Padrenostro di Claudio Noce: recensione
Recensione di Padrenostro di Claudio Noce.
Come sono i padri negli occhi e nei ricordi, reali o fittizi, dei propri figli? Valerio guarda a suo papà Alfonso come a un dio, come alla stella polare, come ad una figura mitica da amare, venerare, non scalfire col peso del tempo che cambia i contorni delle cose. Padrenostro di Claudio Noce, premiato al Festival di Venezia 2020 con la Coppa Volpi a Pierfrancesco Favino (più un premio alla sua sfolgorante prima parte di carriera che alla performance nel film in questione), si concentra sul rapporto padre-figlio, su come il primo appare agli occhi (trasognanti) del secondo, verso lidi che conducono ad un altrove immaginifico che esula della realtà.

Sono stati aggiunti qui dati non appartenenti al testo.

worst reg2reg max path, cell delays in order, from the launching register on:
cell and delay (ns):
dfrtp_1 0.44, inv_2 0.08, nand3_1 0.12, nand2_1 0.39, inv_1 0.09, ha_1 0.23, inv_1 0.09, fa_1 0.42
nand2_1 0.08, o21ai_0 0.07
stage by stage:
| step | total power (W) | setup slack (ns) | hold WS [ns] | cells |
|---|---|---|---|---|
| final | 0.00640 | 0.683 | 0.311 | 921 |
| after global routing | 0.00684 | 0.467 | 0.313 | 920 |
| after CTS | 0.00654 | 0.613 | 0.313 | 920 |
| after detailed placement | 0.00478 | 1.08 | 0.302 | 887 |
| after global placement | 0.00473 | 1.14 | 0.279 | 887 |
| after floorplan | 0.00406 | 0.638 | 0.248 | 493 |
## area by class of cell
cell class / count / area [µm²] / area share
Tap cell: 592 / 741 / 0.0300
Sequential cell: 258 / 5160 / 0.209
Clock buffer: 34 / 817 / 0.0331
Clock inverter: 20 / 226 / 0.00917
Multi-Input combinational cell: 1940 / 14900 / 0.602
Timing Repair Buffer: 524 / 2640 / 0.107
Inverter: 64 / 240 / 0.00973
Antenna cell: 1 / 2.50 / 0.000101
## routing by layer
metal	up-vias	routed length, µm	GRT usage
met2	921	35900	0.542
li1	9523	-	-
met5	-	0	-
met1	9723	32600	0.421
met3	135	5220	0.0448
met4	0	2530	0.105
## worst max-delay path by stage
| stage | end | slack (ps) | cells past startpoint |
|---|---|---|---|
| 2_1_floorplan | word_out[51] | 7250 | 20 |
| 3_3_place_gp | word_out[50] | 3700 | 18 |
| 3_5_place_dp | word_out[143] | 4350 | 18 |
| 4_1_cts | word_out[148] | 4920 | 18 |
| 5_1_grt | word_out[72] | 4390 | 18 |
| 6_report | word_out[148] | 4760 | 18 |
--- src/rtl/core/radio_packet_framer_sum8_top_macros.svh ---
// Assertion helpers used by the framer back end.
`ifndef RADIO_PACKET_FRAMER_SUM8_TOP_MACROS_SVH
`define RADIO_PACKET_FRAMER_SUM8_TOP_MACROS_SVH

// Checks that an expression holds at every rising clock edge outside reset.
`define RPFS_ASSERT_ALWAYS(label, clk, rst_n, expr) \
    label: assert property (@(posedge clk) disable iff (!(rst_n)) (expr)) \
        else $error("framer assertion failed");

// Checks that a condition implies a consequence in the same cycle.
`define RPFS_ASSERT_IMPLIES(label, clk, rst_n, ante, cons) \
    label: assert property (@(posedge clk) disable iff (!(rst_n)) (ante) |-> (cons)) \
        else $error("framer assertion failed");

`endif

--- src/rtl/core/rpfs_pkg.sv ---
package rpfs_pkg;

    // Kind of work that the front end hands to the back end.
    typedef enum logic [1:0] {
        JOB_HEADER,
        JOB_PAYLOAD,
        JOB_ORPHAN
    } t_job_kind;

    localparam logic [1:0] STATUS_OK      = 2'd0;
    localparam logic [1:0] STATUS_ORPHAN  = 2'd1;
    localparam logic [1:0] STATUS_ABANDON = 2'd2;

    localparam logic [1:0] CFG_FRAME_TAG          = 2'd0;
    localparam logic [1:0] CFG_DATA_OPCODE        = 2'd1;
    localparam logic [1:0] CFG_DATA_REPEAT_OPCODE = 2'd2;

    localparam logic [15:0] FRAME_TAG_RESET   = 16'hF0A1;
    localparam logic [7:0]  DATA_OPCODE_RESET = 8'd1;
    localparam logic [7:0]  DATA_REPEAT_RESET = 8'd2;

    localparam logic [7:0] MAX_PAYLOAD = 8'd242;
    localparam logic [7:0] END_BYTE    = 8'h00;

    // Result step numbers within one job.
    localparam logic [3:0] STEP_HDR_LAST  = 4'd11;
    localparam logic [3:0] STEP_HDR_SUM   = 4'd12;
    localparam logic [3:0] STEP_HDR_END   = 4'd13;
    localparam logic [3:0] STEP_PAY_SUM   = 4'd1;
    localparam logic [3:0] STEP_PAY_END   = 4'd2;
    localparam logic [3:0] STEP_FIRST     = 4'd0;

    typedef struct packed {
        t_job_kind   kind;
        logic [1:0]  status;
        logic        close;
        logic [7:0]  data;
        logic [7:0]  len;
        logic [15:0] tag;
        logic [15:0] pcount;
        logic [15:0] pindex;
        logic [31:0] ecc;
    } t_job;

endpackage

--- src/rtl/core/radio_packet_framer_sum8_top.sv ---
// Packet framer with an 8-bit additive checksum. A start beat (cmd 0) opens a frame
// and yields a 12-byte header; a framed payload beat (cmd 1) yields its byte; the
// beat that carries the last payload byte also yields the modulo-256 sum of every
// frame byte and a zero end byte. A start beat with a zero length yields all 14
// bytes. The result channel moves one byte per beat, one beat per cycle at most, and
// the input side takes one beat per cycle while the job queue has room, so payload
// beats flow at one per cycle while the receiver does not stall; a header takes 12
// (or 14) result beats of the output side, absorbed by a job queue of QUEUE_DEPTH
// entries. Each accepted beat goes through the job queue and the output register.

module radio_packet_framer_sum8_top #(
    parameter int QUEUE_DEPTH = 4
) (
    input  logic        i_clk,
    input  logic        i_rst_n,

    // Input channel.
    input  logic        i_valid,
    output logic        o_stall,
    input  logic        i_cmd,
    input  logic [7:0]  i_packet_command,
    input  logic        i_has_update_para,
    input  logic [15:0] i_package_count,
    input  logic [15:0] i_package_index,
    input  logic [31:0] i_ecc_word,
    input  logic [7:0]  i_payload_len,
    input  logic [7:0]  i_payload_byte,

    // Result channel.
    output logic        o_valid,
    input  logic        i_stall,
    output logic [7:0]  o_out_byte,
    output logic        o_last_of_run,
    output logic        o_frame_done,
    output logic [1:0]  o_status,

    // Configuration write channel: index 0 frame tag, 1 data opcode,
    // 2 data repeat opcode. Writes to other indexes are ignored.
    input  logic        i_cfg_valid,
    output logic        o_cfg_ready,
    input  logic [1:0]  i_cfg_index,
    input  logic [15:0] i_cfg_data
);
    import rpfs_pkg::*;

    t_job push_job;
    t_job head_job;
    logic push;
    logic pop;
    logic q_full;
    logic q_empty;

    // Registers are always writable; software must write them only while idle, and the block does not enforce it.
    assign o_cfg_ready = 1'b1;

    // The front end classifies each beat, tracks whether a packet is open and
    // how many payload bytes remain, and resolves the header fields.
    rpfs_front u_front (
        .i_clk             (i_clk),
        .i_rst_n           (i_rst_n),
        .i_valid           (i_valid),
        .o_stall           (o_stall),
        .i_cmd             (i_cmd),
        .i_packet_command  (i_packet_command),
        .i_has_update_para (i_has_update_para),
        .i_package_count   (i_package_count),
        .i_package_index   (i_package_index),
        .i_ecc_word        (i_ecc_word),
        .i_payload_len     (i_payload_len),
        .i_payload_byte    (i_payload_byte),
        .i_cfg_valid       (i_cfg_valid && o_cfg_ready),
        .i_cfg_index       (i_cfg_index),
        .i_cfg_data        (i_cfg_data),
        .i_q_full          (q_full),
        .o_push            (push),
        .o_job             (push_job)
    );

    // The queue decouples the two sides so a long header run does not stall
    // the input until the queue fills.
    rpfs_queue #(
        .DEPTH (QUEUE_DEPTH)
    ) u_queue (
        .i_clk   (i_clk),
        .i_rst_n (i_rst_n),
        .i_push  (push),
        .i_job   (push_job),
        .i_pop   (pop),
        .o_job   (head_job),
        .o_full  (q_full),
        .o_empty (q_empty)
    );

    // The back end serializes each job into result beats, keeps the running
    // checksum, and holds the result in an output register.
    rpfs_back u_back (
        .i_clk         (i_clk),
        .i_rst_n       (i_rst_n),
        .i_job         (head_job),
        .i_q_empty     (q_empty),
        .o_pop         (pop),
        .o_valid       (o_valid),
        .i_stall       (i_stall),
        .o_out_byte    (o_out_byte),
        .o_last_of_run (o_last_of_run),
        .o_frame_done  (o_frame_done),
        .o_status      (o_status)
    );

endmodule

Padrenostro è un film pieno di difetti, ma spulciando bene tra questi si riescono a trovare dei punti a favore di Claudio Noce, che porta sul grande schermo una pagina orribile della sua infanzia: suo padre, infatti, noto vicequestore, fu vittima nel 1976 di un attentato per mano dei Nuclei Armati Proletari.
Sovrabbondante di ralenti e primissimi piani che non trovano vere giustificazioni a livello narrativo, nonché di lungaggini nella seconda parte che fanno un po’ terra bruciata di alcune buone cose seminate nella prima, Padrenostro ha però senza dubbio una sequenza che sa farsi ricordare: quella dell’attentato in strada al padre protagonista sulle note di Buonanotte fiorellino di Francesco De Gregori. Contrappunto audio-video non nuovo nel cinema italiano contemporaneo, che però qui sa catturarci con rara intensità. Al netto di questo, che non può mettere a tacere le tante sbavature di un film ben lontano dal definirsi riuscito, Padrenostro ha nei suoi limiti, paradossalmente, anche i suoi punti di originalità e personalità. Claudio Noce ha un carattere registico che vuole mostrare a tutti i costi e che appare con forza in vari passaggi. Ma lo canalizza male, virando verso eccessi che colmano la misura della sopportazione dello spettatore. Eppure, i punti deboli, se astratti dal contesto, presi quindi singolarmente, sono dei punti di forza, che serbano in sé i (buoni) semi di un quid dietro la macchina da presa che già si era fatto notare nei quattro episodi da lui diretti nella serie tv 1994.
Padrenostro è quindi un film discontinuo, altalenante, di luci e ombre, che però merita di essere visto con gli occhi della mente e con quelli del cuore, in modo da poter scindere cosa c’è di buono e di meno buono, rifuggendo un’abitudine troppo diffusa nella critica italiana, quando ci si approccia al cinema nostrano, di fare di tutt’erba un fascio e buttare alle ortiche anche il grano buono, o che almeno può dare, in previsione, buoni frutti.